Your instructions:
The response must restate all of the data word for word.
+===+
$ cat config.mk
export PLATFORM = sky130hd
export DESIGN_NAME = pso_sample_port
export DESIGN_NICKNAME = d
export VERILOG_FILES = /design/src/shared/pso_pkg.sv /design/src/shared/pso_quant_if.sv /design/src/rtl/pso_quantiser.sv /design/src/rtl/pso_sample_port.sv
export SDC_FILE = /design/constraint.sdc
export NUM_CORES = 1
export LEC_CHECK = 0
export BUFFER_PORTS_ARGS = -buffer_cell sky130_fd_sc_hd__buf_2
export CAP_MARGIN = 15
export CORE_ASPECT_RATIO = 2
export CORE_MARGIN = 5
export CORE_UTILIZATION = 35
export CTS_BUF_LIST = sky130_fd_sc_hd__clkbuf_4
export DETAILED_ROUTE_END_ITERATION = 8
export PLACE_DENSITY_LB_ADDON = 0.05
export SLEW_MARGIN = 20
export SYNTH_ARGS = -nofsm -noshare
export SYNTH_HDL_FRONTEND = slang
export SYNTH_SLANG_ARGS = --single-unit
$ cat constraint.sdc
create_clock -name i_clock -period 186 [get_ports i_clock]
set_input_delay 18.6 -clock i_clock [delete_from_list [all_inputs] [get_ports i_clock]]
set_output_delay 18.6 -clock i_clock [all_outputs]
set_load 0.01 [all_outputs]
$ cat src/shared/pso_pkg.sv
/*
 * Shared constants and types for the pipelined sample output port: word widths,
 * output codes, reset values, pin positions in the synchroniser and cycle counts.
 * Assumes a 10 MHz system clock; every cycle count is derived from that period.
 */
package pso_pkg;

   // ==========================================================================
   // clocking
   // ==========================================================================
   localparam int unsigned CLK_PERIOD_NS = 100;

   // ==========================================================================
   // word layout and codes
   // ==========================================================================
   localparam int unsigned WORD_W     = 10;
   localparam int unsigned MV_W       = 16;
   localparam int unsigned CODE_STEPS = 1024;
   localparam logic [9:0]  CODE_ZERO  = 10'h000;
   localparam logic [9:0]  CODE_FULL  = 10'h3FF;
   localparam logic [9:0]  WORD_RST   = 10'h000;
   localparam int unsigned PIPE_DEPTH = 2;

   // ==========================================================================
   // pin positions in the synchroniser vector
   // ==========================================================================
   localparam int unsigned PIN_CONV_CLK = 0;
   localparam int unsigned PIN_STANDBY  = 1;
   localparam int unsigned PIN_OE_N     = 2;
   localparam int unsigned PIN_LEVEL_LO = 3;
   localparam int unsigned PIN_TOP_LO   = PIN_LEVEL_LO + MV_W;
   localparam int unsigned PIN_BOT_LO   = PIN_TOP_LO + MV_W;
   localparam int unsigned PIN_COUNT    = PIN_BOT_LO + MV_W;

   // ==========================================================================
   // timing
   // ==========================================================================
   localparam int unsigned APERTURE_NS  = 4;
   localparam int unsigned OUT_DELAY_NS = 25;
   localparam int unsigned HOLD_NS      = 12;
   localparam int unsigned WAKE_NS      = 700;

   // least times round up, longest times round down, never below one cycle
   localparam int unsigned APERTURE_CYC_RAW  = (APERTURE_NS + CLK_PERIOD_NS - 1) / CLK_PERIOD_NS;
   localparam int unsigned APERTURE_CYC      = (APERTURE_CYC_RAW < 1) ? 1 : APERTURE_CYC_RAW;
   localparam int unsigned OUT_DELAY_CYC_RAW = OUT_DELAY_NS / CLK_PERIOD_NS;
   localparam int unsigned OUT_DELAY_CYC     = (OUT_DELAY_CYC_RAW < 1) ? 1 : OUT_DELAY_CYC_RAW;
   localparam int unsigned WAKE_CYC          = (WAKE_NS + CLK_PERIOD_NS - 1) / CLK_PERIOD_NS;
   localparam logic [3:0]  WAKE_CYC_W        = 4'(WAKE_CYC);
   localparam logic [3:0]  WAKE_CNT_RST      = 4'h0;

   // ==========================================================================
   // operating mode
   // ==========================================================================
   typedef enum {PSO_STANDBY, PSO_RUN} pso_mode_t;

endpackage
+===+
Problem solution:
$ cat config.mk
export PLATFORM = sky130hd
export DESIGN_NAME = pso_sample_port
export DESIGN_NICKNAME = d
export VERILOG_FILES = /design/src/shared/pso_pkg.sv /design/src/shared/pso_quant_if.sv /design/src/rtl/pso_quantiser.sv /design/src/rtl/pso_sample_port.sv
export SDC_FILE = /design/constraint.sdc
export NUM_CORES = 1
export LEC_CHECK = 0
export BUFFER_PORTS_ARGS = -buffer_cell sky130_fd_sc_hd__buf_2
export CAP_MARGIN = 15
export CORE_ASPECT_RATIO = 2
export CORE_MARGIN = 5
export CORE_UTILIZATION = 35
export CTS_BUF_LIST = sky130_fd_sc_hd__clkbuf_4
export DETAILED_ROUTE_END_ITERATION = 8
export PLACE_DENSITY_LB_ADDON = 0.05
export SLEW_MARGIN = 20
export SYNTH_ARGS = -nofsm -noshare
export SYNTH_HDL_FRONTEND = slang
export SYNTH_SLANG_ARGS = --single-unit
$ cat constraint.sdc
create_clock -name i_clock -period 186 [get_ports i_clock]
set_input_delay 18.6 -clock i_clock [delete_from_list [all_inputs] [get_ports i_clock]]
set_output_delay 18.6 -clock i_clock [all_outputs]
set_load 0.01 [all_outputs]
$ cat src/shared/pso_pkg.sv
/*
 * Shared constants and types for the pipelined sample output port: word widths,
 * output codes, reset values, pin positions in the synchroniser and cycle counts.
 * Assumes a 10 MHz system clock; every cycle count is derived from that period.
 */
package pso_pkg;

   // ==========================================================================
   // clocking
   // ==========================================================================
   localparam int unsigned CLK_PERIOD_NS = 100;

   // ==========================================================================
   // word layout and codes
   // ==========================================================================
   localparam int unsigned WORD_W     = 10;
   localparam int unsigned MV_W       = 16;
   localparam int unsigned CODE_STEPS = 1024;
   localparam logic [9:0]  CODE_ZERO  = 10'h000;
   localparam logic [9:0]  CODE_FULL  = 10'h3FF;
   localparam logic [9:0]  WORD_RST   = 10'h000;
   localparam int unsigned PIPE_DEPTH = 2;

   // ==========================================================================
   // pin positions in the synchroniser vector
   // ==========================================================================
   localparam int unsigned PIN_CONV_CLK = 0;
   localparam int unsigned PIN_STANDBY  = 1;
   localparam int unsigned PIN_OE_N     = 2;
   localparam int unsigned PIN_LEVEL_LO = 3;
   localparam int unsigned PIN_TOP_LO   = PIN_LEVEL_LO + MV_W;
   localparam int unsigned PIN_BOT_LO   = PIN_TOP_LO + MV_W;
   localparam int unsigned PIN_COUNT    = PIN_BOT_LO + MV_W;

   // ==========================================================================
   // timing
   // ==========================================================================
   localparam int unsigned APERTURE_NS  = 4;
   localparam int unsigned OUT_DELAY_NS = 25;
   localparam int unsigned HOLD_NS      = 12;
   localparam int unsigned WAKE_NS      = 700;

   // least times round up, longest times round down, never below one cycle
   localparam int unsigned APERTURE_CYC_RAW  = (APERTURE_NS + CLK_PERIOD_NS - 1) / CLK_PERIOD_NS;
   localparam int unsigned APERTURE_CYC      = (APERTURE_CYC_RAW < 1) ? 1 : APERTURE_CYC_RAW;
   localparam int unsigned OUT_DELAY_CYC_RAW = OUT_DELAY_NS / CLK_PERIOD_NS;
   localparam int unsigned OUT_DELAY_CYC     = (OUT_DELAY_CYC_RAW < 1) ? 1 : OUT_DELAY_CYC_RAW;
   localparam int unsigned WAKE_CYC          = (WAKE_NS + CLK_PERIOD_NS - 1) / CLK_PERIOD_NS;
   localparam logic [3:0]  WAKE_CYC_W        = 4'(WAKE_CYC);
   localparam logic [3:0]  WAKE_CNT_RST      = 4'h0;

   // ==========================================================================
   // operating mode
   // ==========================================================================
   typedef enum {PSO_STANDBY, PSO_RUN} pso_mode_t;

endpackage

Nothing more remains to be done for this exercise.